[Stored items]
========================================

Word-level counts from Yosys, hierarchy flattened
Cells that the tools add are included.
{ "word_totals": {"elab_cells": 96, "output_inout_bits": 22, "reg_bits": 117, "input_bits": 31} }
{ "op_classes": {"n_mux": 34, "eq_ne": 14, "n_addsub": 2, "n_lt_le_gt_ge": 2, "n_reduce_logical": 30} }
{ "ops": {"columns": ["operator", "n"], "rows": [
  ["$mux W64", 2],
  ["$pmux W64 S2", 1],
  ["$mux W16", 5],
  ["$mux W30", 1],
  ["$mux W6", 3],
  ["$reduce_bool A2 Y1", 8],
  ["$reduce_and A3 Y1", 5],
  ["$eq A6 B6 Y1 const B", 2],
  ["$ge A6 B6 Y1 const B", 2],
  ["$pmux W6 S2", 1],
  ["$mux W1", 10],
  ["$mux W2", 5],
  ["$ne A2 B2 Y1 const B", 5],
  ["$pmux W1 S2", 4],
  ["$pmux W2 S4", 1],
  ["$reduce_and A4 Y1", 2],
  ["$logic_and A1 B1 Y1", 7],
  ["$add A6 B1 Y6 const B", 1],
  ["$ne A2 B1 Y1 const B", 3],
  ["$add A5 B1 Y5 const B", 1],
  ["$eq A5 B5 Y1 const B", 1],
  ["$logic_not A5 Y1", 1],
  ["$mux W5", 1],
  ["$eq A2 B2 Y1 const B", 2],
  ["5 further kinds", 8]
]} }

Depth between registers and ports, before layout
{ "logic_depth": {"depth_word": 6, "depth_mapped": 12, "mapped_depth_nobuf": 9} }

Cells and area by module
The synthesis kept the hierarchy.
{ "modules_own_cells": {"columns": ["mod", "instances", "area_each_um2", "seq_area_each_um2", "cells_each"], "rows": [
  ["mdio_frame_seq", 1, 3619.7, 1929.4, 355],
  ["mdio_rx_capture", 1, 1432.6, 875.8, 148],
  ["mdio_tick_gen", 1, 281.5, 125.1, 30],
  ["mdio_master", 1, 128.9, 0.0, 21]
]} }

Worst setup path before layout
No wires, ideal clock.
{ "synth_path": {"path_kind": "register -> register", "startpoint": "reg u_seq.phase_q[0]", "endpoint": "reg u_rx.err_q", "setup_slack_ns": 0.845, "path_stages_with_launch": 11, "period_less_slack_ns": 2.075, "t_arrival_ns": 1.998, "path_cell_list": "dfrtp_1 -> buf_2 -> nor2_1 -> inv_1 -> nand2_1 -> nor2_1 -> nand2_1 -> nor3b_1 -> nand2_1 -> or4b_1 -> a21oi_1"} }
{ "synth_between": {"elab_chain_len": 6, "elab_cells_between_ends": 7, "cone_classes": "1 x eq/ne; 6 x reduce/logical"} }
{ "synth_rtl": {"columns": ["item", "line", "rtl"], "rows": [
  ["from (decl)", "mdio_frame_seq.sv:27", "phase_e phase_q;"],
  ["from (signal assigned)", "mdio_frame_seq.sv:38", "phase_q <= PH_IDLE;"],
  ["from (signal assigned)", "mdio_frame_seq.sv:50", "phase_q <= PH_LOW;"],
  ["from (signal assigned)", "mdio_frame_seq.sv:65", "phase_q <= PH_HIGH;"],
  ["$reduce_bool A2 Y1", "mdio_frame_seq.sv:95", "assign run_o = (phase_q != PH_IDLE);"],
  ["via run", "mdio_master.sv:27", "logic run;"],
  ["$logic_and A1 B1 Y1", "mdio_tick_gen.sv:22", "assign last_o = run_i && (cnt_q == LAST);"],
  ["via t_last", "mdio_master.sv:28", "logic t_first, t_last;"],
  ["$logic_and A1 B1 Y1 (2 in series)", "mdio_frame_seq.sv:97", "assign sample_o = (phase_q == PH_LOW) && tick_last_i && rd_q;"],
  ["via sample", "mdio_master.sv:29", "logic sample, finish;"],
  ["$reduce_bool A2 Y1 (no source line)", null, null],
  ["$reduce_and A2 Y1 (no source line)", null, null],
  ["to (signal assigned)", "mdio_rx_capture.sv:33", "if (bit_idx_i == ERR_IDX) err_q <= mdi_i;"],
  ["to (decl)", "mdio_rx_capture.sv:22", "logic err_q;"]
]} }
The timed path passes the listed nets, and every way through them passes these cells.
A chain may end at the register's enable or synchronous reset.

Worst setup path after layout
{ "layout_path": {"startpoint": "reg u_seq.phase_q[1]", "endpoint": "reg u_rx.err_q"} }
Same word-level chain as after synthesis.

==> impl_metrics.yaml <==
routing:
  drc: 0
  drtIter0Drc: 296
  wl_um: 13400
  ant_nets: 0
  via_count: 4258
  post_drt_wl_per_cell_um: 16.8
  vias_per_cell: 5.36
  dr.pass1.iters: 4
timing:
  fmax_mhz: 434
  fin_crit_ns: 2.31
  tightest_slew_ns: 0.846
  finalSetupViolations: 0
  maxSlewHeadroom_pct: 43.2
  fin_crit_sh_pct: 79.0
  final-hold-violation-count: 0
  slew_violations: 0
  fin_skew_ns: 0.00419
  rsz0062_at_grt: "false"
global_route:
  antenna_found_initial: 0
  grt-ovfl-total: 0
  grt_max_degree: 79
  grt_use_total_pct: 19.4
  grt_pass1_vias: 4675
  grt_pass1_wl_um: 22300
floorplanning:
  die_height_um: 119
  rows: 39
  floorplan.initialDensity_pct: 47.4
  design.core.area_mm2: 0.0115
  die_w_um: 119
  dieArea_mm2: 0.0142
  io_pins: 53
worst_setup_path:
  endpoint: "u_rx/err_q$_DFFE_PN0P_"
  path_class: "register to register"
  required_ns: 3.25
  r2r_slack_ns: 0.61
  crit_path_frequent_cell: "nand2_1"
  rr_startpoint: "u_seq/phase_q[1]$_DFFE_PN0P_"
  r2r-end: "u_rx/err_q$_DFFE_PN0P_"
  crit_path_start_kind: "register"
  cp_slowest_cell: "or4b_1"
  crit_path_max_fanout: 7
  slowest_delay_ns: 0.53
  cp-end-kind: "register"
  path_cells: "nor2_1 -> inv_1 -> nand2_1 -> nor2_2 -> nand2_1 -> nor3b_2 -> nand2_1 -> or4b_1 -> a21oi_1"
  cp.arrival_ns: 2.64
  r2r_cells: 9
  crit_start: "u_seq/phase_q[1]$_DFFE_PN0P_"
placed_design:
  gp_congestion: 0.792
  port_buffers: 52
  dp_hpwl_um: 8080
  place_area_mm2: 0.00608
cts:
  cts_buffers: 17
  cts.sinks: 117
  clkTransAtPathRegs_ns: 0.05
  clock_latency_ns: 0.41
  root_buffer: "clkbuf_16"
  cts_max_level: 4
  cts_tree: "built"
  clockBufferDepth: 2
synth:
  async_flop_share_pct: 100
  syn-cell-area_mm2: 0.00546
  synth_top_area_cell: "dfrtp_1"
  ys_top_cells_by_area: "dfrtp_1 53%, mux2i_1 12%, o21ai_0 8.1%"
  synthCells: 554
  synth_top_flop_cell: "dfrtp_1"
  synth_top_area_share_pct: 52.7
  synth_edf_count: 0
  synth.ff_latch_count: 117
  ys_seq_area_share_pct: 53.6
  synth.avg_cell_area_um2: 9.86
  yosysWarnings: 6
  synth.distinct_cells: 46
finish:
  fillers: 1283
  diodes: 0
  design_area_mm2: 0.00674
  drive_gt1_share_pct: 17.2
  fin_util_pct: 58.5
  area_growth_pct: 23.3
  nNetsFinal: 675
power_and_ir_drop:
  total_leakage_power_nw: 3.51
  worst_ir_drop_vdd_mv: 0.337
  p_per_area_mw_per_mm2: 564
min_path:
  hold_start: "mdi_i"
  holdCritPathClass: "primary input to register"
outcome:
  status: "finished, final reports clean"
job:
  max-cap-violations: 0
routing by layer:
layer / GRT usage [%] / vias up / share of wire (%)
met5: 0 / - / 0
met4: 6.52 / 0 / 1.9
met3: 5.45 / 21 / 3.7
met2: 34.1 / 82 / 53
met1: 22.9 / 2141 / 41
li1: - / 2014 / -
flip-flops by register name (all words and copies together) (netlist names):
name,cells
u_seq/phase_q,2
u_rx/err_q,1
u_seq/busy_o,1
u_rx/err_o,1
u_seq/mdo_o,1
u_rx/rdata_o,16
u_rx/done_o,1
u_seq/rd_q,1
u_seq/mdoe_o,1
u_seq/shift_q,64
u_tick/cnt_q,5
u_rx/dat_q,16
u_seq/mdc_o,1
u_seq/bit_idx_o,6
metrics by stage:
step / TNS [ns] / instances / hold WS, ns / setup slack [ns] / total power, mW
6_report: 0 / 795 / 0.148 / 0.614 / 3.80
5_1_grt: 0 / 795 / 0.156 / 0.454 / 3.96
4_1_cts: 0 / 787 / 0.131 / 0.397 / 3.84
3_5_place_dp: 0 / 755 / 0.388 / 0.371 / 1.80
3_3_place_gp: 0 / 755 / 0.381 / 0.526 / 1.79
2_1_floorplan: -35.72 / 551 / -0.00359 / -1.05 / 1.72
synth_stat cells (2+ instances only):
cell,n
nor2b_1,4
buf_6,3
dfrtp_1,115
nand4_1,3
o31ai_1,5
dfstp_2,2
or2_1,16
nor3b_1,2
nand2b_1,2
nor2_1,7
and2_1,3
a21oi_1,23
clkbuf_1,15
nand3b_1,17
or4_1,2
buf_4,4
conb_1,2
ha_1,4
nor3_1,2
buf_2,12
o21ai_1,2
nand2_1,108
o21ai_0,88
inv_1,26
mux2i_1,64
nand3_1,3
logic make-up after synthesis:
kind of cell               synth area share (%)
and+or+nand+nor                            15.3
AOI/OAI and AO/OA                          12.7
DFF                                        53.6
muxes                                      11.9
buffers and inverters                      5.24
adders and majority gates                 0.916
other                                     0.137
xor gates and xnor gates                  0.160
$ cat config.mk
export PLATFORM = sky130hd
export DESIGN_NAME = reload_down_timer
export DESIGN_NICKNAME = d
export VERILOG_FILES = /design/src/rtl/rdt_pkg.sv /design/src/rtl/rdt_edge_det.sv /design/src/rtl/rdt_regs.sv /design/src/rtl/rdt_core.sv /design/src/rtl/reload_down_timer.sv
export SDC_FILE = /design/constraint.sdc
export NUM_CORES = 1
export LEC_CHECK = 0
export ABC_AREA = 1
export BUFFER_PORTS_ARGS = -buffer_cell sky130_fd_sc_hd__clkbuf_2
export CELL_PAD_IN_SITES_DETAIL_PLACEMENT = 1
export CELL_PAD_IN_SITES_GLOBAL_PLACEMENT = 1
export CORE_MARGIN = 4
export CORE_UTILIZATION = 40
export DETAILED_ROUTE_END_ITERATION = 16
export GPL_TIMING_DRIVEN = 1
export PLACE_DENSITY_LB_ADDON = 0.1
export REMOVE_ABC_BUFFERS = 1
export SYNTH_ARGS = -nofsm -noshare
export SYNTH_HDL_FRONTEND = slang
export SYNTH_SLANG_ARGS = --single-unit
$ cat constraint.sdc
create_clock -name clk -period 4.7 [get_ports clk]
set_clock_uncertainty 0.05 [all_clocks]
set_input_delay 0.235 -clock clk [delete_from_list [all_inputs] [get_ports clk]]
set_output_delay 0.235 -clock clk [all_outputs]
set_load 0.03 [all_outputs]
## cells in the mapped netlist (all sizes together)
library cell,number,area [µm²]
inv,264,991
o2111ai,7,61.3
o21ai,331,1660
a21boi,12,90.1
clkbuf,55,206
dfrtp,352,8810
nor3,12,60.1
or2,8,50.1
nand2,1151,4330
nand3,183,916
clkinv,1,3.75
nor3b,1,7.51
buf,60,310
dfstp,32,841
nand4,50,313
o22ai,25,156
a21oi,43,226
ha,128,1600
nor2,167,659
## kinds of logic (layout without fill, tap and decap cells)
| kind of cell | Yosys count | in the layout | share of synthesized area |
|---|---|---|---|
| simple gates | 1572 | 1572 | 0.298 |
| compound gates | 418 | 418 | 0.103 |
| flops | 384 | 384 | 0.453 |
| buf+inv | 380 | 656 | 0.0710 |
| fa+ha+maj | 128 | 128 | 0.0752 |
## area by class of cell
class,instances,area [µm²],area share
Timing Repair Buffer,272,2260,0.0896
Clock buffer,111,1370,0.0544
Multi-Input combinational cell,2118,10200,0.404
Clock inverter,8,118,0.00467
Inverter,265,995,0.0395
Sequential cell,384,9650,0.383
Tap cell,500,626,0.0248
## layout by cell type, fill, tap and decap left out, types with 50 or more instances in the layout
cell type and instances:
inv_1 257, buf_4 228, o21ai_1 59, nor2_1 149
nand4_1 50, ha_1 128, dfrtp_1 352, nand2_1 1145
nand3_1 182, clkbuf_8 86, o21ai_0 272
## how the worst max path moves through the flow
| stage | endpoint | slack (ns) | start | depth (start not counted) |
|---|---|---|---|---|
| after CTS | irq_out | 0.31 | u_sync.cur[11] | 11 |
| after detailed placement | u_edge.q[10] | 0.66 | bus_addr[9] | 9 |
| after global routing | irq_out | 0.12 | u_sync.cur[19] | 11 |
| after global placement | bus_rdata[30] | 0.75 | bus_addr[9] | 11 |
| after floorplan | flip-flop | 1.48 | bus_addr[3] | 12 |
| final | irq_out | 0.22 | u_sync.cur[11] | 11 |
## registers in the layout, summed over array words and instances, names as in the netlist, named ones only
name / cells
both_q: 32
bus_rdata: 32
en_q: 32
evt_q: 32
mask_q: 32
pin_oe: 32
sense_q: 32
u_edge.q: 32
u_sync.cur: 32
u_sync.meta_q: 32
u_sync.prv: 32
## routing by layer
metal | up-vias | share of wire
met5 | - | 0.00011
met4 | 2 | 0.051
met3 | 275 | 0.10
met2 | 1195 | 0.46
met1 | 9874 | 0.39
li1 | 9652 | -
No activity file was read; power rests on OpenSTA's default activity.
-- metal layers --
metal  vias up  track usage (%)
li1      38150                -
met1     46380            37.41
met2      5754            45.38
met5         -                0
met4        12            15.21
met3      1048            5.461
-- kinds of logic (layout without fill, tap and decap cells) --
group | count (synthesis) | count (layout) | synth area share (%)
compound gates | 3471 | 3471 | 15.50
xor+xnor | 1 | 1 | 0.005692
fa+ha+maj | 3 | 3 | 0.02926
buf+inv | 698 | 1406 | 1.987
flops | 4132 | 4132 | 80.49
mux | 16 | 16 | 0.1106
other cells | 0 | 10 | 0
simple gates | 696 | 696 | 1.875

========================================

> TASK REQUIREMENTS
Up to and including the line that holds "buf_2 -> nor2_1", reproduce the records above exactly from their first line, and give nothing else.

> FINISHED EXERCISE
Word-level counts from Yosys, hierarchy flattened
Cells that the tools add are included.
{ "word_totals": {"elab_cells": 96, "output_inout_bits": 22, "reg_bits": 117, "input_bits": 31} }
{ "op_classes": {"n_mux": 34, "eq_ne": 14, "n_addsub": 2, "n_lt_le_gt_ge": 2, "n_reduce_logical": 30} }
{ "ops": {"columns": ["operator", "n"], "rows": [
  ["$mux W64", 2],
  ["$pmux W64 S2", 1],
  ["$mux W16", 5],
  ["$mux W30", 1],
  ["$mux W6", 3],
  ["$reduce_bool A2 Y1", 8],
  ["$reduce_and A3 Y1", 5],
  ["$eq A6 B6 Y1 const B", 2],
  ["$ge A6 B6 Y1 const B", 2],
  ["$pmux W6 S2", 1],
  ["$mux W1", 10],
  ["$mux W2", 5],
  ["$ne A2 B2 Y1 const B", 5],
  ["$pmux W1 S2", 4],
  ["$pmux W2 S4", 1],
  ["$reduce_and A4 Y1", 2],
  ["$logic_and A1 B1 Y1", 7],
  ["$add A6 B1 Y6 const B", 1],
  ["$ne A2 B1 Y1 const B", 3],
  ["$add A5 B1 Y5 const B", 1],
  ["$eq A5 B5 Y1 const B", 1],
  ["$logic_not A5 Y1", 1],
  ["$mux W5", 1],
  ["$eq A2 B2 Y1 const B", 2],
  ["5 further kinds", 8]
]} }

Depth between registers and ports, before layout
{ "logic_depth": {"depth_word": 6, "depth_mapped": 12, "mapped_depth_nobuf": 9} }

Cells and area by module
The synthesis kept the hierarchy.
{ "modules_own_cells": {"columns": ["mod", "instances", "area_each_um2", "seq_area_each_um2", "cells_each"], "rows": [
  ["mdio_frame_seq", 1, 3619.7, 1929.4, 355],
  ["mdio_rx_capture", 1, 1432.6, 875.8, 148],
  ["mdio_tick_gen", 1, 281.5, 125.1, 30],
  ["mdio_master", 1, 128.9, 0.0, 21]
]} }

Worst setup path before layout
No wires, ideal clock.
{ "synth_path": {"path_kind": "register -> register", "startpoint": "reg u_seq.phase_q[0]", "endpoint": "reg u_rx.err_q", "setup_slack_ns": 0.845, "path_stages_with_launch": 11, "period_less_slack_ns": 2.075, "t_arrival_ns": 1.998, "path_cell_list": "dfrtp_1 -> buf_2 -> nor2_1 -> inv_1 -> nand2_1 -> nor2_1 -> nand2_1 -> nor3b_1 -> nand2_1 -> or4b_1 -> a21oi_1"} }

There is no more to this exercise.